Her first appearance on the stage was in The Enchantress at the Howard Athenaeum in Boston, Massachusetts; a grand operatic drama where she played the role of a child, working alongside Miss Caroline Richings; the star. She continued acting at the Howard Athenaeum, playing the roles of different child characters, until 1868, when she was granted the role of little Arthur Leigh in Rosedale and performed at the Boston Museum. Throughout the same season, she played as Puck in A Midsummer Night's Dream in a long run at the Continental Theatre, along with getting her education at the Dudley School, where, according to her teachers, she did very well.
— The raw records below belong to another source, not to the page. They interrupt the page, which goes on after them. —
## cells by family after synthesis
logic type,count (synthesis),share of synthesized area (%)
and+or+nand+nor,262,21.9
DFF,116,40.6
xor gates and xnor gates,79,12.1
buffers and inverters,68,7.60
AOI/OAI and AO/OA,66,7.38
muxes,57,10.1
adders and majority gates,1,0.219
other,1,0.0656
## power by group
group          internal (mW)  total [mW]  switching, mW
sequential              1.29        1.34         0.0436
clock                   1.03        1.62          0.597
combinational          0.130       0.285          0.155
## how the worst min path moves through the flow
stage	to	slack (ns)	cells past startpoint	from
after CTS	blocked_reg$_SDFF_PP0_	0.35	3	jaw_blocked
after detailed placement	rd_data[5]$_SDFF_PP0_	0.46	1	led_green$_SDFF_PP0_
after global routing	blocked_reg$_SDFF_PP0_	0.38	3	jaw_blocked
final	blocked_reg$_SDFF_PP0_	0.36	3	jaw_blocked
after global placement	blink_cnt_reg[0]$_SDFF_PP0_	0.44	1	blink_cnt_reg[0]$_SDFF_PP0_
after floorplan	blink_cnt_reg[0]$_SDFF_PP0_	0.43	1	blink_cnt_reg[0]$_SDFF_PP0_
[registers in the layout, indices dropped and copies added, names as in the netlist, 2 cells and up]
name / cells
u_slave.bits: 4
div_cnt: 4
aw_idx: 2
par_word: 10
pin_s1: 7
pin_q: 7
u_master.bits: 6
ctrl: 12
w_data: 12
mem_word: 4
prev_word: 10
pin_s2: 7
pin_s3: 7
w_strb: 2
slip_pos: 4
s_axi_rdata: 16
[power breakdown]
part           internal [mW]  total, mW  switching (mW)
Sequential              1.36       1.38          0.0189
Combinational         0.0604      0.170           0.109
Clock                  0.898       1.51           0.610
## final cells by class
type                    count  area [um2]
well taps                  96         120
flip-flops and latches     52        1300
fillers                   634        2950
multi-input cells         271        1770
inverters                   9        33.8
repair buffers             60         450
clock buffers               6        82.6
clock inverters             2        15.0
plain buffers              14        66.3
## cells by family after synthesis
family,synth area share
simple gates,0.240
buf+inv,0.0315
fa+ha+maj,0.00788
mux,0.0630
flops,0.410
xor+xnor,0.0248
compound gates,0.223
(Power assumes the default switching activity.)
`config.mk`:
```
export PLATFORM = sky130hd
export DESIGN_NAME = flash_ctl
export DESIGN_NICKNAME = d
export VERILOG_FILES = /design/src/hw/flash_ctl.v
export VERILOG_INCLUDE_DIRS = /design/src /design/src/hw
export SDC_FILE = /design/constraint.sdc
export NUM_CORES = 1
export LEC_CHECK = 0
export BUFFER_PORTS_ARGS = -buffer_cell sky130_fd_sc_hd__buf_2
export CAP_MARGIN = 5
export CELL_PAD_IN_SITES_DETAIL_PLACEMENT = 0
export CELL_PAD_IN_SITES_GLOBAL_PLACEMENT = 1
export CORE_MARGIN = 2
export CORE_UTILIZATION = 44
export DETAILED_ROUTE_END_ITERATION = 12
export HOLD_SLACK_MARGIN = 0.15
export PLACE_DENSITY_LB_ADDON = 0.1
export SLEW_MARGIN = 20
export SYNTH_ARGS = -nofsm -noshare
export SYNTH_HDL_FRONTEND = slang
export SYNTH_SLANG_ARGS = --single-unit
```
`constraint.sdc`:
```
create_clock -name MCLK -period 3.75 [get_ports MCLK]
set_input_delay 0.5625 -clock MCLK [delete_from_list [all_inputs] [get_ports MCLK]]
set_output_delay 0.5625 -clock MCLK [all_outputs]
set_load 0.02 [all_outputs]
```
`src/hw/flash_ctl_defs.vh`:
```
// Constants for the parallel flash host controller.
// Included by the controller; holds definitions only.
`ifndef FLASH_CTL_DEFS_VH
`define FLASH_CTL_DEFS_VH
// Own register offsets (byte addresses)
`define REG_CTRL        5'h00
`define REG_ADDR        5'h04
`define REG_DATA        5'h08
`define REG_STATUS      5'h0c
`define REG_RDATA       5'h10
// Control register fields
`define CTRL_GO_BIT     0
`define CTRL_OP_LSB     4
`define CTRL_OP_W       4
// Operations
`define OP_READ         4'h0
`define OP_RESET        4'h1
`define OP_PROGRAM      4'h2
`define OP_SECT_ERASE   4'h3
`define OP_CHIP_ERASE   4'h4
`define OP_SUSPEND      4'h5
`define OP_RESUME       4'h6
`define OP_BYP_ENTER    4'h7
`define OP_BYP_PROGRAM  4'h8
`define OP_BYP_EXIT     4'h9
`define OP_AUTOSEL      4'ha
`define OP_SECT_ADD     4'hb
// Status register fields
`define ST_BUSY_BIT     0
`define ST_DONE_BIT     1
`define ST_FAIL_BIT     2
`define ST_RB_BIT       3
`define ST_BYP_BIT      4
`define ST_WINDOW_BIT   5
// Flash command codes and unlock addresses
`define ADDR_555        11'h555
`define ADDR_2AA        11'h2aa
`define CMD_AA          8'haa
`define CMD_55          8'h55
`define CMD_RESET       8'hf0
`define CMD_AUTOSEL     8'h90
`define CMD_PROGRAM     8'ha0
`define CMD_BYPASS      8'h20
`define CMD_ERASE       8'h80
`define CMD_CHIP        8'h10
`define CMD_SECTOR      8'h30
`define CMD_SUSPEND     8'hb0
`define CMD_BYP_EXIT2   8'h00
// Bus strobe timing, in clocks of 50 ns
`define T_PHASE_CYC     4'h2
`define RESET_DATA      32'h00000000
`endif

```
`src/hw/flash_ctl.v`:
```
// Host-side controller for a clockless parallel boot-sector flash.
// Assumes an AXI4-Lite master, flash pins wired to the device, pull-up on ready/busy.
// Operation
// - Autoselect fourth cycle is a read; all other command cycles write.
// - Reset command leaves autoselect or a failed status.
// - Bypass program only after bypass entry; exit with two-cycle reset. The code issues bypass program without checking byp_r.
// - Polling reads use the program address or an erasing sector.
// - After poll bit turns true, data is taken on a later read; the code takes it from the read on which the toggle stopped.
// - Toggling twice read; still toggling with fail bit set means failure.
`timescale 1ns/1ps
`include "flash_ctl_defs.vh"
module flash_ctl #(
    parameter AW = 19
) (
    // Clock and reset
    input  wire          MCLK,
    input  wire          ARST_N,
    // AXI4-Lite slave
    input  wire [4:0]    S_AWADDR,
    input  wire          S_AWVALID,
    output reg           S_AWREADY,
    input  wire [31:0]   S_WDATA,
    input  wire [3:0]    S_WSTRB,
    input  wire          S_WVALID,
    output reg           S_WREADY,
    output reg  [1:0]    S_BRESP,
    output reg           S_BVALID,
    input  wire          S_BREADY,
    input  wire [4:0]    S_ARADDR,
    input  wire          S_ARVALID,
    output reg           S_ARREADY,
    output reg  [31:0]   S_RDATA,
    output reg  [1:0]    S_RRESP,
    output reg           S_RVALID,
    input  wire          S_RREADY,
    // Flash pins
    output reg  [AW-1:0] F_ADDR,
    input  wire [7:0]    F_DQ_I,
    output reg  [7:0]    F_DQ_O,
    output reg           F_DQ_OE,
    output reg           F_CE_N,
    output reg           F_OE_N,
    output reg           F_WE_N,
    input  wire          F_READY_BUSY_N
);
    localparam S_IDLE = 3'd0, S_WSET = 3'd1, S_WPUL = 3'd2, S_WREC = 3'd3;
    localparam S_RSET = 3'd4, S_RHLD = 3'd5, S_NEXT = 3'd6, S_POLL = 3'd7;

    reg [2:0]    state_r;
    reg [3:0]    op_r;
    reg [2:0]    step_r;
    reg [3:0]    tmr_r;
    reg [AW-1:0] addr_r;
    reg [7:0]    data_r;
    reg [7:0]    rdata_r;
    reg [7:0]    prev_r;
    reg          have_prev_r;
    reg          fail_seen_r;
    reg          busy_r, done_r, fail_r, byp_r, win_r;
    reg [2:0]    rb_s_r;
    reg          rb_r;
    reg          aw_got_r, w_got_r;
    reg [4:0]    awaddr_r;
    reg [31:0]   wdata_r;
    reg          wstrb0_r;
    reg [2:0]    ncyc;
    reg [10:0]   cyc_a;
    reg [7:0]    cyc_d;
    reg          cyc_full;
    reg          cyc_rd;
    reg          poll_after;

    // Command cycle table per operation and step
    always @* begin
        ncyc = 3'd1; cyc_a = `ADDR_555; cyc_d = `CMD_RESET;
        cyc_full = 1'b0; cyc_rd = 1'b0; poll_after = 1'b0;
        case (op_r)
            `OP_RESET: begin
                ncyc = 3'd1; cyc_d = `CMD_RESET;
            end
            `OP_SUSPEND: begin
                ncyc = 3'd1; cyc_d = `CMD_SUSPEND;
            end
            `OP_RESUME: begin
                ncyc = 3'd1; cyc_d = `CMD_SECTOR; poll_after = 1'b1;
            end
            `OP_BYP_PROGRAM: begin
                ncyc = 3'd2; poll_after = 1'b1;
                cyc_d = (step_r == 3'd0) ? `CMD_PROGRAM : data_r;
                cyc_full = (step_r == 3'd1);
            end
            `OP_BYP_EXIT: begin
                ncyc = 3'd2;
                cyc_d = (step_r == 3'd0) ? `CMD_AUTOSEL : `CMD_BYP_EXIT2;
            end
            `OP_SECT_ADD: begin
                ncyc = 3'd1; cyc_d = `CMD_SECTOR; cyc_full = 1'b1; poll_after = 1'b1;
            end
            default: begin
                case (step_r)
                    3'd0: begin cyc_a = `ADDR_555; cyc_d = `CMD_AA; end
                    3'd1: begin cyc_a = `ADDR_2AA; cyc_d = `CMD_55; end
                    3'd2: begin
                        cyc_a = `ADDR_555;
                        case (op_r)
                            `OP_PROGRAM:   cyc_d = `CMD_PROGRAM;
                            `OP_BYP_ENTER: cyc_d = `CMD_BYPASS;
                            `OP_AUTOSEL:   cyc_d = `CMD_AUTOSEL;
                            default:       cyc_d = `CMD_ERASE;
                        endcase
                    end
                    3'd3: begin
                        cyc_a = `ADDR_555; cyc_d = data_r;
                        cyc_full = (op_r != `OP_CHIP_ERASE) && (op_r != `OP_SECT_ERASE);
                        cyc_rd = (op_r == `OP_AUTOSEL);
                        if (op_r == `OP_CHIP_ERASE || op_r == `OP_SECT_ERASE)
                            cyc_d = `CMD_AA;
                    end
                    3'd4: begin cyc_a = `ADDR_2AA; cyc_d = `CMD_55; end
                    default: begin
                        cyc_a = `ADDR_555;
                        cyc_d = (op_r == `OP_CHIP_ERASE) ? `CMD_CHIP : `CMD_SECTOR;
                        cyc_full = (op_r == `OP_SECT_ERASE);
                    end
                endcase
                case (op_r)
                    `OP_PROGRAM:    begin ncyc = 3'd4; poll_after = 1'b1; end
                    `OP_BYP_ENTER:  ncyc = 3'd3;
                    `OP_AUTOSEL:    ncyc = 3'd4;
                    `OP_READ:       begin ncyc = 3'd1; cyc_rd = 1'b1; cyc_full = 1'b1; end
                    default:        begin ncyc = 3'd6; poll_after = 1'b1; end
                endcase
            end
        endcase
    end

    // AXI4-Lite write and read slave
    always @(posedge MCLK or negedge ARST_N) begin
        if (!ARST_N) begin
            S_AWREADY <= 1'b0;
            S_WREADY  <= 1'b0;
            S_BVALID  <= 1'b0;
            S_BRESP   <= 2'b00;
            S_ARREADY <= 1'b0;
            S_RVALID  <= 1'b0;
            S_RRESP   <= 2'b00;
            S_RDATA   <= `RESET_DATA;
            aw_got_r  <= 1'b0;
            w_got_r   <= 1'b0;
            awaddr_r  <= 5'h00;
            wdata_r   <= `RESET_DATA;
            wstrb0_r  <= 1'b0;
            op_r      <= `OP_READ;
            addr_r    <= {AW{1'b0}};
            data_r    <= 8'h00;
        end else begin
            S_AWREADY <= !aw_got_r && S_AWVALID && !S_AWREADY && !S_BVALID;
            S_WREADY  <= !w_got_r && S_WVALID && !S_WREADY && !S_BVALID;
            if (S_AWVALID && S_AWREADY) begin aw_got_r <= 1'b1; awaddr_r <= S_AWADDR; end
            // Strobe kept with the data: the master may move it after the handshake
            if (S_WVALID && S_WREADY) begin
                w_got_r  <= 1'b1;
                wdata_r  <= S_WDATA;
                wstrb0_r <= S_WSTRB[0];
            end
            if (aw_got_r && w_got_r && !S_BVALID) begin
                aw_got_r <= 1'b0; w_got_r <= 1'b0; S_BVALID <= 1'b1; S_BRESP <= 2'b00;
                case (awaddr_r)
                    `REG_CTRL: if (!busy_r && wdata_r[`CTRL_GO_BIT])
                        op_r <= wdata_r[`CTRL_OP_LSB +: `CTRL_OP_W];
                    `REG_ADDR: addr_r <= wdata_r[AW-1:0];
                    `REG_DATA: if (wstrb0_r) data_r <= wdata_r[7:0];
                    `REG_STATUS, `REG_RDATA: S_BRESP <= 2'b00;
                    default: S_BRESP <= 2'b10;
                endcase
            end else if (S_BVALID && S_BREADY) S_BVALID <= 1'b0;
            S_ARREADY <= S_ARVALID && !S_ARREADY && !S_RVALID;
            if (S_ARVALID && S_ARREADY) begin
                S_RVALID <= 1'b1; S_RRESP <= 2'b00; S_RDATA <= `RESET_DATA;
                case (S_ARADDR)
                    `REG_CTRL:   S_RDATA <= {24'h0, op_r, 3'b000, busy_r};
                    `REG_ADDR:   S_RDATA <= {{(32-AW){1'b0}}, addr_r};
                    `REG_DATA:   S_RDATA <= {24'h0, data_r};
                    `REG_STATUS: S_RDATA <= {26'h0, win_r, byp_r, rb_r, fail_r, done_r, busy_r};
                    `REG_RDATA:  S_RDATA <= {24'h0, rdata_r};
                    default:     S_RRESP <= 2'b10;
                endcase
            end else if (S_RVALID && S_RREADY) S_RVALID <= 1'b0;
        end
    end

    wire go_w = aw_got_r && w_got_r && !S_BVALID && awaddr_r == `REG_CTRL
                && !busy_r && wdata_r[`CTRL_GO_BIT];
    wire rb_now = rb_s_r[1] & rb_s_r[2];

    // Flash bus sequencer with toggle polling
    always @(posedge MCLK or negedge ARST_N) begin
        if (!ARST_N) begin
            state_r     <= S_IDLE;
            step_r      <= 3'd0;
            tmr_r       <= 4'h0;
            F_ADDR      <= {AW{1'b0}};
            F_DQ_O      <= 8'h00;
            F_DQ_OE     <= 1'b0;
            F_CE_N      <= 1'b1;
            F_OE_N      <= 1'b1;
            F_WE_N      <= 1'b1;
            busy_r      <= 1'b0;
            done_r      <= 1'b0;
            fail_r      <= 1'b0;
            byp_r       <= 1'b0;
            win_r       <= 1'b0;
            rdata_r     <= 8'h00;
            prev_r      <= 8'h00;
            have_prev_r <= 1'b0;
            fail_seen_r <= 1'b0;
            rb_s_r      <= 3'b111;
            rb_r        <= 1'b1;
        end else begin
            rb_s_r <= {rb_s_r[1:0], F_READY_BUSY_N};
            if (rb_s_r[1] == rb_s_r[2]) rb_r <= rb_now;
            if (tmr_r != 4'h0) tmr_r <= tmr_r - 4'h1;
            case (state_r)
                S_IDLE: if (go_w) begin
                    busy_r <= 1'b1; done_r <= 1'b0; fail_r <= 1'b0; step_r <= 3'd0;
                    have_prev_r <= 1'b0; fail_seen_r <= 1'b0;
                    state_r <= S_NEXT;
                end
                S_NEXT: begin
                    // Upper bits zero unless the cycle carries a full address
                    F_ADDR <= cyc_full ? addr_r : {{(AW-11){1'b0}}, cyc_a};
                    if (op_r == `OP_AUTOSEL && step_r == 3'd3)
                        F_ADDR <= addr_r;
                    F_DQ_O <= cyc_d; tmr_r <= `T_PHASE_CYC;
                    F_CE_N <= 1'b0;
                    F_DQ_OE <= !cyc_rd;
                    state_r <= cyc_rd ? S_RSET : S_WSET;
                end
                S_WSET: if (tmr_r == 4'h0) begin
                    F_WE_N <= 1'b0; tmr_r <= `T_PHASE_CYC;
                    state_r <= S_WPUL;
                end
                S_WPUL: if (tmr_r == 4'h0) begin
                    F_WE_N <= 1'b1; tmr_r <= `T_PHASE_CYC;
                    state_r <= S_WREC;
                end
                S_WREC: if (tmr_r == 4'h0) begin
                    // Data and address held past the rising edge
                    F_CE_N <= 1'b1; F_DQ_OE <= 1'b0;
                    if (step_r + 3'd1 < ncyc) begin
                        step_r <= step_r + 3'd1; state_r <= S_NEXT;
                    end else if (poll_after) begin
                        F_ADDR <= addr_r;
                        state_r <= S_POLL;
                    end else begin
                        if (op_r == `OP_BYP_ENTER) byp_r <= 1'b1;
                        // Plain reset leaves bypass mode in force
                        if (op_r == `OP_BYP_EXIT) byp_r <= 1'b0;
                        busy_r <= 1'b0; done_r <= 1'b1; state_r <= S_IDLE;
                    end
                end
                S_POLL: begin
                    F_CE_N <= 1'b0; F_OE_N <= 1'b0; tmr_r <= `T_PHASE_CYC;
                    state_r <= S_RSET;
                end
                S_RSET: begin
                    F_OE_N <= 1'b0;
                    if (tmr_r == 4'h0) begin
                        rdata_r <= F_DQ_I;
                        F_OE_N <= 1'b1; F_CE_N <= 1'b1; state_r <= S_RHLD;
                        tmr_r <= `T_PHASE_CYC;
                    end
                end
                S_RHLD: if (tmr_r == 4'h0) begin
                    if (!poll_after || (op_r == `OP_AUTOSEL)) begin
                        busy_r <= 1'b0; done_r <= 1'b1; state_r <= S_IDLE;
                    end else if (!have_prev_r) begin
                        prev_r <= rdata_r; have_prev_r <= 1'b1; state_r <= S_POLL;
                    end else if (prev_r[6] == rdata_r[6]) begin
                        // Toggle stopped; this second read already holds settled data
                        win_r <= rdata_r[3];
                        if (op_r == `OP_SECT_ERASE || op_r == `OP_SECT_ADD) win_r <= 1'b0;
                        busy_r <= 1'b0; done_r <= 1'b1; state_r <= S_IDLE;
                    end else if (rdata_r[5] || fail_seen_r) begin
                        if (fail_seen_r) begin
                            fail_r <= 1'b1; busy_r <= 1'b0;
                            state_r <= S_IDLE;
                        end else begin
                            fail_seen_r <= 1'b1; prev_r <= rdata_r; state_r <= S_POLL;
                        end
                    end else begin
                        prev_r <= rdata_r; win_r <= rdata_r[3]; state_r <= S_POLL;
                    end
                end
                default: state_r <= S_IDLE;
            endcase
        end
    end
endmodule // flash_ctl

```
In 1869 she moved with her parents to Chicago, Illinois and completed her education.

In April 1875, she returned once again to the stage, though this time under the management of Frank E. Aiken, one of the leading stage managers of Chicago for several years. Mr. Aiken's reputation allowed her access to the theatres of other managers around the United States, which eventually resulted in the adoration of her presence in them.

From 1875-6, she acted as a wide range of characters, some of the most prominent being Kate Calvert in The Virginian, Juliana in The Honeymoon, Parthenia in Ingomar, Peg Woffington in Masks and Faces, Hester Arncliffe in An Unequal Match, Grace Holden in Grace Holden's Secret.

In September 1876, she acted as the title character in Maud Miller, and with that role continued to act in all of the major cities in the country at the time.

In March 1877, she returned to her first venue, the Boston Museum, and played there for the first time since her early childhood.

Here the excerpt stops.